Most devices today refresh their screens 60 times a second. If there’s an animation or transition running, or the user is scrolling, applications need to match the device’s refresh rate and put up a new picture, or frame, for each of those screen refreshes. When one fails to meet this budget - 16.6 ms, the frame rate drops, and the content judders on screen. This is often referred to as jank, and it negatively impacts the user's experience.

This benchmark is used to count the jank frames for different types of activities: list and image list view fling, text render, text editing, etc. Also ftraces are captured during the benchmark run and represented at the end of the notebook.



In [1]:

    
from conf import LisaLogging
LisaLogging.setup()









    



2017-03-06 12:22:49,689 INFO    : root         : Using LISA logging configuration:
2017-03-06 12:22:49,689 INFO    : root         :   /home/vagrant/lisa/logging.conf



In [2]:

    
%pylab inline

import json
import os

# Support to access the remote target
import devlib
from env import TestEnv

# Import support for Android devices
from android import Screen, Workload

# Support for trace events analysis
from trace import Trace

# Suport for FTrace events parsing and visualization
import trappy

import pandas as pd
import sqlite3









    



Populating the interactive namespace from numpy and matplotlib

Support Functions

This function helps us run our experiments:



In [3]:

    
def experiment():
    
    # Configure governor
    target.cpufreq.set_all_governors('sched')
    
    # Get workload
    wload = Workload.getInstance(te, 'Jankbench')
    
    # Run Jankbench workload
    wload.run(te.res_dir, test_name='list_view', iterations=1, collect='ftrace')
        
    # Dump platform descriptor
    te.platform_dump(te.res_dir)

Test environment setup

For more details on this please check out examples/utils/testenv_example.ipynb.
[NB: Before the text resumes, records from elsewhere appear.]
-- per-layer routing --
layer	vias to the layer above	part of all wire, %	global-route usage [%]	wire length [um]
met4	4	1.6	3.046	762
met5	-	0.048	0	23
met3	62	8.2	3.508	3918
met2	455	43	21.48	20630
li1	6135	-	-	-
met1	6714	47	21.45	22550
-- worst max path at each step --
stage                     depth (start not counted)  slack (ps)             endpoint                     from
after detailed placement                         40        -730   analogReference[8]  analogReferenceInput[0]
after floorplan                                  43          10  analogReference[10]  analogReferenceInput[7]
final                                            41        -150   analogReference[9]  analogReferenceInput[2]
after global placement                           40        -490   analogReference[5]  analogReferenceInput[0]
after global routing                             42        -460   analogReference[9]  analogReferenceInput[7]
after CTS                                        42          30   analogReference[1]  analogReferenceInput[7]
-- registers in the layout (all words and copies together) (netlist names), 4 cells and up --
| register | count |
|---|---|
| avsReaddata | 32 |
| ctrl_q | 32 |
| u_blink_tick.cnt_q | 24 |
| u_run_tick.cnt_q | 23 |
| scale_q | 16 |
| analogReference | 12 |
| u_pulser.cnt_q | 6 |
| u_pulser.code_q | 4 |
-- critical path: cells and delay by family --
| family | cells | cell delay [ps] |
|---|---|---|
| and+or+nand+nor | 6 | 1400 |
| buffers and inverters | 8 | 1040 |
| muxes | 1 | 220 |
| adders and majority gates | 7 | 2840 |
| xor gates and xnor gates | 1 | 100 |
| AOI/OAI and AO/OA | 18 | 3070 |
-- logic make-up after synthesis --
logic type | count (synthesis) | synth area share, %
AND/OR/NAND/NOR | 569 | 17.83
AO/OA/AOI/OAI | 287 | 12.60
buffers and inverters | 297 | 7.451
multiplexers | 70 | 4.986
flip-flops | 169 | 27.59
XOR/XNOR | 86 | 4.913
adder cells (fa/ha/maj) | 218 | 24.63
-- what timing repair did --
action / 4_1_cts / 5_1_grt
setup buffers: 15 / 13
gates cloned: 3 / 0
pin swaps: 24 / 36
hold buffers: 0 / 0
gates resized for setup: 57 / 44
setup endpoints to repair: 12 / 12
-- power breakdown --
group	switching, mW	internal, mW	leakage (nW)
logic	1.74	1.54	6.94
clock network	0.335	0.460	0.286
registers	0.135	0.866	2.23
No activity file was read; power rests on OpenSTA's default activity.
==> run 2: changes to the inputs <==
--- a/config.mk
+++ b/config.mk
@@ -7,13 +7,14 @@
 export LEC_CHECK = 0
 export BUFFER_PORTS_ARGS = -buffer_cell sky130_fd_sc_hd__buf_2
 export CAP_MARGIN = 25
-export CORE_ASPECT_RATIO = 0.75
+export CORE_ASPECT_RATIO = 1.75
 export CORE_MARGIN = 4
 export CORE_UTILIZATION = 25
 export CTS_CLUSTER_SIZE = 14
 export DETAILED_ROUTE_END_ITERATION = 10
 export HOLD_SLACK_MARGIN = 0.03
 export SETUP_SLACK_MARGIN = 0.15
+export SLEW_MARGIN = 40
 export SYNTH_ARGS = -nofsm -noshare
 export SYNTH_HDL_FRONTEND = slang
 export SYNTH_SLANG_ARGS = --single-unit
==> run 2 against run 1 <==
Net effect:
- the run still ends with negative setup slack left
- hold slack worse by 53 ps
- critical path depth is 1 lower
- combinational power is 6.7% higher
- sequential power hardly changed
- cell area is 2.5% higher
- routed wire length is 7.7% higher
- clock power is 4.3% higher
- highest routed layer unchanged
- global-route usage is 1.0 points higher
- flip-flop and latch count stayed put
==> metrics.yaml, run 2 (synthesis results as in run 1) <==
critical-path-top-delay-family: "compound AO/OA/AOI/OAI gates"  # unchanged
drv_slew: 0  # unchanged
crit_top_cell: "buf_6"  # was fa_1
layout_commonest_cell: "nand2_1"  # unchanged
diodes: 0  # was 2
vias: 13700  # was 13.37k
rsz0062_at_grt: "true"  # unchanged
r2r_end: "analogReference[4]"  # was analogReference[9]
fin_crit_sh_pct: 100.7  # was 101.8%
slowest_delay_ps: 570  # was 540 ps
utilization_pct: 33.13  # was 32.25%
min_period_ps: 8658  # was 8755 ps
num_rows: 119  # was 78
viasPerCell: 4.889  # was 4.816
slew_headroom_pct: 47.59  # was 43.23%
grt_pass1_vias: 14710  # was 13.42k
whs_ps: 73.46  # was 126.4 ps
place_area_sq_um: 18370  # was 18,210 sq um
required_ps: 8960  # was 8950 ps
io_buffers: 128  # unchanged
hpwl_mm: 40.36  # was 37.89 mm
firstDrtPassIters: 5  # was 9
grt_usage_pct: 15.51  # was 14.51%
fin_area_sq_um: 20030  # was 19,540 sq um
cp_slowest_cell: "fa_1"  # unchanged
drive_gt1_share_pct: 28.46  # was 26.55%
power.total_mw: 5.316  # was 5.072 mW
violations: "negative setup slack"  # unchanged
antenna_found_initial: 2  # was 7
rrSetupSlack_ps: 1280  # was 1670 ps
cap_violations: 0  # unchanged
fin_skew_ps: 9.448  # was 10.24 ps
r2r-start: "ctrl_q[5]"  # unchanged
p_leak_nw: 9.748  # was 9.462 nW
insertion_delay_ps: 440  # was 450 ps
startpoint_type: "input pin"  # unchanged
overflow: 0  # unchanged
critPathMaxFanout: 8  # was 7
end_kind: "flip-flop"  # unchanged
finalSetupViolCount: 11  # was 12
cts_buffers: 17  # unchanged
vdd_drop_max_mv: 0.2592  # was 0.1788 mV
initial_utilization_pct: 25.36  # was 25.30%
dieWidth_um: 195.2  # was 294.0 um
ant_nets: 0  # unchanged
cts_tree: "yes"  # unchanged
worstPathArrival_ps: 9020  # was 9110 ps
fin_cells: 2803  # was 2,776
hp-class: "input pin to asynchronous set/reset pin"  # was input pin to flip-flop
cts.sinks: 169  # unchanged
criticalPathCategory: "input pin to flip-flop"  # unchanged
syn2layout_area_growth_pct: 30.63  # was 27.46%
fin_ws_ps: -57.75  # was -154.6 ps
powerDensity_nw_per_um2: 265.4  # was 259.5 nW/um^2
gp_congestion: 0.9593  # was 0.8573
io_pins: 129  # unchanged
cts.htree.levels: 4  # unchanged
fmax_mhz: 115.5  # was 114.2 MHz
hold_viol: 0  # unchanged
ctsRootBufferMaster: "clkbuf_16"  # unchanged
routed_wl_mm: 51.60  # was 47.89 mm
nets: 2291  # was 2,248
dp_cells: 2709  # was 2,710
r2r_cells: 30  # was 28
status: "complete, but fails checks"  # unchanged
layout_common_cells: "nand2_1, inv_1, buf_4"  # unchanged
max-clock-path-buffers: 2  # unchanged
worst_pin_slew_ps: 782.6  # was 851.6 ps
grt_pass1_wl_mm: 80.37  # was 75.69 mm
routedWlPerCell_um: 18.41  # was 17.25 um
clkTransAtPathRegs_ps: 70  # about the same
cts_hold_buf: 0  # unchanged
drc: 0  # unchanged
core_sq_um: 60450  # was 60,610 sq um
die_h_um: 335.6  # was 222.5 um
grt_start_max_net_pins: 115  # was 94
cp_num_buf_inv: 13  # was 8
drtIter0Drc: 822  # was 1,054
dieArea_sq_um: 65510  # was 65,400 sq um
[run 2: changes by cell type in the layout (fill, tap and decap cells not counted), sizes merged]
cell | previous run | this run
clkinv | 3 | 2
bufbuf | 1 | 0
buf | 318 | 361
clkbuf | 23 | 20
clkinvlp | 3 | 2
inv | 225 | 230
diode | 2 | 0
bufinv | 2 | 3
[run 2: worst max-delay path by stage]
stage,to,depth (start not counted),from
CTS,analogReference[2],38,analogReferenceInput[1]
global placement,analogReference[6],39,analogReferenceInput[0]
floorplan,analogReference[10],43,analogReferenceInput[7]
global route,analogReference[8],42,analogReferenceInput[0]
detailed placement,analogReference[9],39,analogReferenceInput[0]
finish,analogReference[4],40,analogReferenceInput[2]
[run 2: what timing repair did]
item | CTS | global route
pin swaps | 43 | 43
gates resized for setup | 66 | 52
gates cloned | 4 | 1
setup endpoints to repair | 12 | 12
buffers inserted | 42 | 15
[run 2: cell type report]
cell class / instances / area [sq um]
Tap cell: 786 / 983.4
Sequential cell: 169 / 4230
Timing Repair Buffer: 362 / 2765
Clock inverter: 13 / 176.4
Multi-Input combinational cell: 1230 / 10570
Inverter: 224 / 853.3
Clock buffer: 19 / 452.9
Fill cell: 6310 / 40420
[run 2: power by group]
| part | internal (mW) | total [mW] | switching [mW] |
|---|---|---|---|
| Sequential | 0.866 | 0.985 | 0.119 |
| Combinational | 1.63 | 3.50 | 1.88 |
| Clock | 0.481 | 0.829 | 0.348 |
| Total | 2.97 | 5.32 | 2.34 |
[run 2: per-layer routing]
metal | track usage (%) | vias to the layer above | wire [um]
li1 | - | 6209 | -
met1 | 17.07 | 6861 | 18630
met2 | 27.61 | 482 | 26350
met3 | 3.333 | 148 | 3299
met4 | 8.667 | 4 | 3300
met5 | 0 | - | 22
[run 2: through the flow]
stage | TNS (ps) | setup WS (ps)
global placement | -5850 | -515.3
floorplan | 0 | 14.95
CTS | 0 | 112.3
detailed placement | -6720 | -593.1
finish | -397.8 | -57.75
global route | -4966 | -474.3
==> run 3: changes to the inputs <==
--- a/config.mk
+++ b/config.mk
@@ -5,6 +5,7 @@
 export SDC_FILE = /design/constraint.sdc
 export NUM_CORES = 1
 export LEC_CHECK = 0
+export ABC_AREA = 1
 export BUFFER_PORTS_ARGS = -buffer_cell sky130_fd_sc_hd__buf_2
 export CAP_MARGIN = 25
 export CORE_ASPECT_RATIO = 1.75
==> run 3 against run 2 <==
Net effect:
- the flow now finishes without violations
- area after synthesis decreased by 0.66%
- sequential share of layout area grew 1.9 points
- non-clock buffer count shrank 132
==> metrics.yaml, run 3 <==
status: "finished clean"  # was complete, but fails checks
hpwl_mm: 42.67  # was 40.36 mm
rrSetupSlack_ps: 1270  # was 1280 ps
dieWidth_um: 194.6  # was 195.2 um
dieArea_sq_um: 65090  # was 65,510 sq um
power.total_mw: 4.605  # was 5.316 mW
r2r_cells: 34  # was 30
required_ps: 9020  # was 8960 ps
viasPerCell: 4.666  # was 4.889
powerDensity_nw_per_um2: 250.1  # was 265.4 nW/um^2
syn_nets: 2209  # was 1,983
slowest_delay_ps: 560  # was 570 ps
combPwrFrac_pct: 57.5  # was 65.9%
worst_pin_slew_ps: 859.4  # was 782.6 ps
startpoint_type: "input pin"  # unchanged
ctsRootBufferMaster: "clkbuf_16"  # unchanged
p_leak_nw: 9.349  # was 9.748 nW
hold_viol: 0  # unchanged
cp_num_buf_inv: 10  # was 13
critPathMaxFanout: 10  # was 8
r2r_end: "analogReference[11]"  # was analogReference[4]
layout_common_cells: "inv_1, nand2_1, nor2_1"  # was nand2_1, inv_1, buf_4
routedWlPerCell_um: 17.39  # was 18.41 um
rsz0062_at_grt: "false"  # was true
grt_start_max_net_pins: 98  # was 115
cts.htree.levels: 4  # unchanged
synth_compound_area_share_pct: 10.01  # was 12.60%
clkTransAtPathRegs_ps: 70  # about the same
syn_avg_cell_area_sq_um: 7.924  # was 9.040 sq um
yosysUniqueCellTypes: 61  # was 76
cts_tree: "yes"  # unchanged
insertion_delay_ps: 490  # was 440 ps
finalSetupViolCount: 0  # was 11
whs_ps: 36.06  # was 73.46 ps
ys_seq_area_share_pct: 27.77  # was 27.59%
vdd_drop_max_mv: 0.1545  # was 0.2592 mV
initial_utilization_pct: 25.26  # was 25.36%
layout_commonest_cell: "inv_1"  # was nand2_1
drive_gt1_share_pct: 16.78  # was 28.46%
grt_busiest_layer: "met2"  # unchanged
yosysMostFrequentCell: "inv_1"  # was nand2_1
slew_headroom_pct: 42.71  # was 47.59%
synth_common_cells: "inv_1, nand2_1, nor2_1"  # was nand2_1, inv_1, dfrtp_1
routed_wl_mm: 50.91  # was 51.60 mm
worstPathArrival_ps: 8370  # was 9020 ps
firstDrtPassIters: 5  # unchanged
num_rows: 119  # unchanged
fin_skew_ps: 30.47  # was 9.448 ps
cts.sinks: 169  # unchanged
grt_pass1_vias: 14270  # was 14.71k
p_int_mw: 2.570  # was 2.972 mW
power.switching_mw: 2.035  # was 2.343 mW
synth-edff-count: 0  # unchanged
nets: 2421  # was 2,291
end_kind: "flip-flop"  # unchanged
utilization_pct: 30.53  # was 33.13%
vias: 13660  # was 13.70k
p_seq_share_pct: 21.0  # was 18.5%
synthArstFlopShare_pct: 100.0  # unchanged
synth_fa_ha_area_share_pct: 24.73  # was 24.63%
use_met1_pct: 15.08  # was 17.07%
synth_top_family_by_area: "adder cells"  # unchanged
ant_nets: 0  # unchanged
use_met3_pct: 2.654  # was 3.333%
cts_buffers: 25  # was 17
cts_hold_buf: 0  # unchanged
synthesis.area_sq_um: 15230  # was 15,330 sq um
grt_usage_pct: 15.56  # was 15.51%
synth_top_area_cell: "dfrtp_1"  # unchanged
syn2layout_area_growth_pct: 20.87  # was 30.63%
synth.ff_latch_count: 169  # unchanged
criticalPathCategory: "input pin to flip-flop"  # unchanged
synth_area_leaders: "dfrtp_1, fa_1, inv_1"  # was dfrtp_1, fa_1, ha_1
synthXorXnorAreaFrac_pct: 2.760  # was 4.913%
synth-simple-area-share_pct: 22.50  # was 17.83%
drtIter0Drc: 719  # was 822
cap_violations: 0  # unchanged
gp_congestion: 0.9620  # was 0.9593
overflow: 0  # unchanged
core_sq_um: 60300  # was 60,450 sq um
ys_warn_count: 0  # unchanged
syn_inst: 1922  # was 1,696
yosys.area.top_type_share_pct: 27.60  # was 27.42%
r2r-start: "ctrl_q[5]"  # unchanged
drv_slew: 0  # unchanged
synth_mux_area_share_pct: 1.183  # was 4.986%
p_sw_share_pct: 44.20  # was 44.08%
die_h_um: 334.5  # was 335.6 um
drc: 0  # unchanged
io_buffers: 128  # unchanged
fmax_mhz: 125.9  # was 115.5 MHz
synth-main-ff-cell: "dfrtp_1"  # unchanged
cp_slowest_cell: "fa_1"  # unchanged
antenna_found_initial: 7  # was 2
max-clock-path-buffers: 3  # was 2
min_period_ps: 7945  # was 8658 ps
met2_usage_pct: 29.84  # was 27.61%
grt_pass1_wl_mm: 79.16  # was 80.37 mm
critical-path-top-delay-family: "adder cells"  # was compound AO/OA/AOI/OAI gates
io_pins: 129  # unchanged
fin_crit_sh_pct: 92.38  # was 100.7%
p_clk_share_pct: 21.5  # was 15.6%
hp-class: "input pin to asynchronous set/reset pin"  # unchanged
<file path="src/rtl/rmc_pkg.sv">
// rmc_pkg: shared constants and carriers for the regulator mode config block
package rmc_pkg;

	// ------------------------------------------------------------------
	// register offsets
	// ------------------------------------------------------------------
	localparam logic [7:0] OFS_SW_MODE = 8'h1C;
	localparam logic [7:0] OFS_ORDER   = 8'h1D;
	localparam logic [7:0] OFS_CH6     = 8'h1E;
	localparam logic [7:0] OFS_EDGE    = 8'h1F;

	// ------------------------------------------------------------------
	// writable bit masks, unassigned bits read zero
	// ------------------------------------------------------------------
	localparam logic [7:0] MASK_SW_MODE = 8'h3F;
	localparam logic [7:0] MASK_ORDER   = 8'h7F;
	localparam logic [7:0] MASK_CH6     = 8'h13;
	localparam logic [7:0] MASK_EDGE    = 8'h3F;
	localparam logic [31:0] REG_MASKS   = {MASK_EDGE, MASK_CH6,
		MASK_ORDER, MASK_SW_MODE};

	// ------------------------------------------------------------------
	// field positions
	// ------------------------------------------------------------------
	localparam int CH6_STEP_DOWN_BIT = 4;
	localparam int CH6_CODE_LSB      = 0;
	localparam int SW_CHANNELS       = 6;
	localparam int ORDER_CHANNELS    = 7;

	// ------------------------------------------------------------------
	// reset values; bit set in REG_FUSED means fuse-loaded after reset
	// ------------------------------------------------------------------
	localparam logic [7:0] RESET_EDGE  = 8'h00;
	localparam logic [7:0] RESET_OTHER = 8'h00;
	localparam logic [31:0] REG_RESETS = {RESET_EDGE, RESET_OTHER,
		RESET_OTHER, RESET_OTHER};
	localparam logic [3:0] REG_FUSED   = 4'h7;

	// ------------------------------------------------------------------
	// two-wire link
	// ------------------------------------------------------------------
	localparam logic [3:0] BITS_PER_BYTE = 4'h8;
	localparam logic [6:0] DEV_ADDR_DEF  = 7'h2A; // arbitrary bus address

	// ------------------------------------------------------------------
	// carriers
	// ------------------------------------------------------------------
	typedef struct packed {
		logic [7:0] ch6_mode;
		logic [7:0] order_sel;
		logic [7:0] sw_mode;
	} rmc_fuse_t;

	typedef struct packed {
		logic       en;
		logic [7:0] addr;
		logic [7:0] data;
	} rmc_wr_t;

	typedef struct packed {
		logic [5:0] light_load_enable;
		logic [6:0] sequencer_select;
		logic       ch6_step_down_only;
		logic       ch6_boost_active;
		logic [1:0] ch6_kick_in_threshold_code;
		logic [5:0] edge_rate_reduce;
	} rmc_ctrl_t;

endpackage : rmc_pkg

</file>
<file path="src/rtl/rmc_bank.sv">
// rmc_bank: the four configuration registers and their control outputs
`timescale 1ns/1ps

module rmc_bank (
	// clock and reset
	input  wire logic               clk,
	input  wire logic               reset,
	input  wire logic               ce,
	// factory defaults
	input  wire rmc_pkg::rmc_fuse_t fuse,
	// register access
	input  wire rmc_pkg::rmc_wr_t   wr,
	input  wire logic [7:0]         rd_addr,
	output logic [7:0]              rd_data,
	// regulator controls
	output rmc_pkg::rmc_ctrl_t      ctrl
);

	// ------------------------------------------------------------------
	// address decode: {hit, index}
	// ------------------------------------------------------------------
	function automatic logic [2:0] rmc_decode(input logic [7:0] a);
		if (a == rmc_pkg::OFS_SW_MODE)
			rmc_decode = 3'h4;
		else if (a == rmc_pkg::OFS_ORDER)
			rmc_decode = 3'h5;
		else if (a == rmc_pkg::OFS_CH6)
			rmc_decode = 3'h6;
		else if (a == rmc_pkg::OFS_EDGE)
			rmc_decode = 3'h7;
		else
			rmc_decode = 3'h0;
	endfunction : rmc_decode

	logic [7:0]  reg_r [4];
	logic        load_pend_r;
	logic [2:0]  wr_dec;
	logic [2:0]  rd_dec;
	logic [31:0] fuse_vec;

	assign wr_dec   = rmc_decode(wr.addr);
	assign rd_dec   = rmc_decode(rd_addr);
	assign fuse_vec = {8'h00, fuse};

	// ------------------------------------------------------------------
	// fuse load one cycle after reset release; fuses cannot be caught
	// by the asynchronous reset itself
	// ------------------------------------------------------------------
	always_ff @(posedge clk or posedge reset) begin
		if (reset)
			load_pend_r <= 1'b1;
		else if (ce)
			load_pend_r <= 1'b0;
	end

	// ------------------------------------------------------------------
	// register storage
	// ------------------------------------------------------------------
	for (genvar i = 0; i < 4; i++) begin : g_reg
		always_ff @(posedge clk or posedge reset) begin
			if (reset) begin
				reg_r[i] <= rmc_pkg::REG_RESETS[i*8 +: 8];
			end else if (ce) begin
				if (load_pend_r && rmc_pkg::REG_FUSED[i])
					reg_r[i] <= fuse_vec[i*8 +: 8]
						& rmc_pkg::REG_MASKS[i*8 +: 8];
				else if (wr.en && wr_dec[2] && wr_dec[1:0] == 2'(i))
					reg_r[i] <= wr.data
						& rmc_pkg::REG_MASKS[i*8 +: 8];
			end
		end
	end

	// unmapped offsets read zero
	assign rd_data = rd_dec[2] ? reg_r[rd_dec[1:0]] : 8'h00;

	// ------------------------------------------------------------------
	// registered controls toward the regulators
	// ------------------------------------------------------------------
	always_ff @(posedge clk or posedge reset) begin
		if (reset) begin
			ctrl <= '0;
		end else if (ce) begin
			ctrl.light_load_enable <= reg_r[0][5:0];
			ctrl.sequencer_select  <= reg_r[1][6:0];
			ctrl.ch6_step_down_only <=
				reg_r[2][rmc_pkg::CH6_STEP_DOWN_BIT];
			ctrl.ch6_boost_active <=
				~reg_r[2][rmc_pkg::CH6_STEP_DOWN_BIT];
			// code is kept in the register but masked in step-down mode
			ctrl.ch6_kick_in_threshold_code <=
				reg_r[2][rmc_pkg::CH6_STEP_DOWN_BIT] ? 2'h0 :
				reg_r[2][rmc_pkg::CH6_CODE_LSB +: 2];
			ctrl.edge_rate_reduce <= reg_r[3][5:0];
		end
	end

endmodule : rmc_bank

</file>
<file path="src/rtl/rmc_top.sv">
// rmc_top: two-wire register slave in front of the mode config registers
//
// Function
// - 0x1C bits 0-5 select light-load switching
// - 0x1D bits 0-6 select sequencer control
// - 0x1C-0x1E load fuse defaults after reset
// - 0x1E bit 4 selects channel 6 step-down only
// - 0x1E bits 1:0 hold boost threshold code
// - threshold code used only in buck-boost mode
// - 0x1F bits 0-5 select reduced edge rate
// - edge rate register resets to zero
`timescale 1ns/1ps

module rmc_top #(
	parameter logic [6:0] DEV_ADDR = rmc_pkg::DEV_ADDR_DEF
) (
	// clock and reset
	input  wire logic               clk,
	input  wire logic               reset,
	input  wire logic               ce,
	// two-wire bus pins
	input  wire logic               scl_in,
	input  wire logic               sda_in,
	output logic                    sda_out,
	output logic                    sda_oe,
	// factory defaults
	input  wire rmc_pkg::rmc_fuse_t fuse,
	// regulator controls
	output rmc_pkg::rmc_ctrl_t      ctrl
);

	// ------------------------------------------------------------------
	// state encoding
	// ------------------------------------------------------------------
	typedef enum logic [3:0] {
		ST_IDLE,
		ST_ADDR,
		ST_ADDR_ACK,
		ST_REG,
		ST_REG_ACK,
		ST_WR,
		ST_WR_ACK,
		ST_RD,
		ST_RD_ACK
	} rmc_state_t;

	rmc_state_t       state_r;
	logic             scl_s1_r;
	logic             scl_s2_r;
	logic             scl_d_r;
	logic             sda_s1_r;
	logic             sda_s2_r;
	logic             sda_d_r;
	logic             scl_rise;
	logic             scl_fall;
	logic             start_seen;
	logic             stop_seen;
	logic [3:0]       cnt_r;
	logic [7:0]       shift_r;
	logic [7:0]       ptr_r;
	logic [7:0]       tx_r;
	logic             rw_r;
	logic             ack_r;
	logic             byte_end;
	logic [7:0]       rd_data;
	rmc_pkg::rmc_wr_t wr_r;

	// ------------------------------------------------------------------
	// pin synchronisers
	// ------------------------------------------------------------------
	always_ff @(posedge clk or posedge reset) begin
		if (reset) begin
			scl_s1_r <= 1'b1;
			scl_s2_r <= 1'b1;
			scl_d_r  <= 1'b1;
			sda_s1_r <= 1'b1;
			sda_s2_r <= 1'b1;
			sda_d_r  <= 1'b1;
		end else if (ce) begin
			scl_s1_r <= scl_in;
			scl_s2_r <= scl_s1_r;
			scl_d_r  <= scl_s2_r;
			sda_s1_r <= sda_in;
			sda_s2_r <= sda_s1_r;
			sda_d_r  <= sda_s2_r;
		end
	end

	// ------------------------------------------------------------------
	// bus events, seen on the second synchroniser stage only
	// ------------------------------------------------------------------
	assign scl_rise   = scl_s2_r & ~scl_d_r;
	assign scl_fall   = ~scl_s2_r & scl_d_r;
	assign start_seen = scl_s2_r & scl_d_r & sda_d_r & ~sda_s2_r;
	assign stop_seen  = scl_s2_r & scl_d_r & ~sda_d_r & sda_s2_r;
	assign byte_end   = (cnt_r == rmc_pkg::BITS_PER_BYTE);

	// ------------------------------------------------------------------
	// byte engine; sda changes only after scl has been seen low, which
	// keeps our own drive from looking like a start or stop
	// ------------------------------------------------------------------
	always_ff @(posedge clk or posedge reset) begin
		if (reset) begin
			state_r <= ST_IDLE;
			cnt_r   <= 4'h0;
			shift_r <= 8'h00;
			ptr_r   <= 8'h00;
			tx_r    <= 8'h00;
			rw_r    <= 1'b0;
			ack_r   <= 1'b0;
			sda_oe  <= 1'b0;
		end else if (ce) begin
			if (start_seen) begin
				state_r <= ST_ADDR;
				cnt_r   <= 4'h0;
				sda_oe  <= 1'b0;
			end else if (stop_seen) begin
				state_r <= ST_IDLE;
				cnt_r   <= 4'h0;
				sda_oe  <= 1'b0;
			end else if (scl_rise) begin
				case (state_r)
					ST_ADDR, ST_REG, ST_WR: begin
						shift_r <= {shift_r[6:0], sda_s2_r};
						cnt_r   <= cnt_r + 4'h1;
					end
					ST_RD: begin
						cnt_r <= cnt_r + 4'h1;
					end
					ST_RD_ACK: begin
						ack_r <= ~sda_s2_r;
					end
					default: begin
					end
				endcase
			end else if (scl_fall) begin
				case (state_r)
					ST_ADDR: begin
						if (byte_end) begin
							cnt_r <= 4'h0;
							if (shift_r[7:1] == DEV_ADDR) begin
								state_r <= ST_ADDR_ACK;
								rw_r    <= shift_r[0];
								sda_oe  <= 1'b1;
							end else begin
								// not ours: wait for the next start
								state_r <= ST_IDLE;
							end
						end
					end
					ST_ADDR_ACK: begin
						if (rw_r) begin
							state_r <= ST_RD;
							tx_r    <= rd_data;
							sda_oe  <= ~rd_data[7];
						end else begin
							state_r <= ST_REG;
							sda_oe  <= 1'b0;
						end
					end
					ST_REG: begin
						if (byte_end) begin
							cnt_r   <= 4'h0;
							ptr_r   <= shift_r;
							state_r <= ST_REG_ACK;
							sda_oe  <= 1'b1;
						end
					end
					ST_REG_ACK, ST_WR_ACK: begin
						state_r <= ST_WR;
						sda_oe  <= 1'b0;
					end
					ST_WR: begin
						if (byte_end) begin
							cnt_r   <= 4'h0;
							ptr_r   <= ptr_r + 8'h01;
							state_r <= ST_WR_ACK;
							sda_oe  <= 1'b1;
						end
					end
					ST_RD: begin
						if (byte_end) begin
							cnt_r   <= 4'h0;
							ptr_r   <= ptr_r + 8'h01;
							state_r <= ST_RD_ACK;
							sda_oe  <= 1'b0;
						end else begin
							tx_r   <= {tx_r[6:0], 1'b0};
							sda_oe <= ~tx_r[6];
						end
					end
					ST_RD_ACK: begin
						if (ack_r) begin
							state_r <= ST_RD;
							tx_r    <= rd_data;
							sda_oe  <= ~rd_data[7];
						end else begin
							state_r <= ST_IDLE;
							sda_oe  <= 1'b0;
						end
					end
					default: begin
						sda_oe <= 1'b0;
					end
				endcase
			end
		end
	end

	// ------------------------------------------------------------------
	// write strobe, one cycle, taken at the data byte's eighth falling
	// edge; every byte is acknowledged, unmapped offsets simply drop it
	// ------------------------------------------------------------------
	always_ff @(posedge clk or posedge reset) begin
		if (reset) begin
			wr_r <= '0;
		end else if (ce) begin
			wr_r.en   <= scl_fall & ~start_seen & ~stop_seen
				& (state_r == ST_WR) & byte_end;
			wr_r.addr <= ptr_r;
			wr_r.data <= shift_r;
		end
	end

	// ------------------------------------------------------------------
	// open-drain data pin: only ever pulls low
	// ------------------------------------------------------------------
	always_ff @(posedge clk or posedge reset) begin
		if (reset)
			sda_out <= 1'b0;
		else if (ce)
			sda_out <= 1'b0;
	end

	// ------------------------------------------------------------------
	// register bank
	// ------------------------------------------------------------------
	rmc_bank u_bank (
		.clk     (clk),
		.reset   (reset),
		.ce      (ce),
		.fuse    (fuse),
		.wr      (wr_r),
		.rd_addr (ptr_r),
		.rd_data (rd_data),
		.ctrl    (ctrl)
	);

endmodule : rmc_top
</file>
devlib requires the ANDROID_HOME environment variable configured to point to your local installation of the Android SDK. If you have not this variable configured in the shell used to start the notebook server, you need to run a cell to define where your Android SDK is installed or specify the ANDROID_HOME in your target configuration.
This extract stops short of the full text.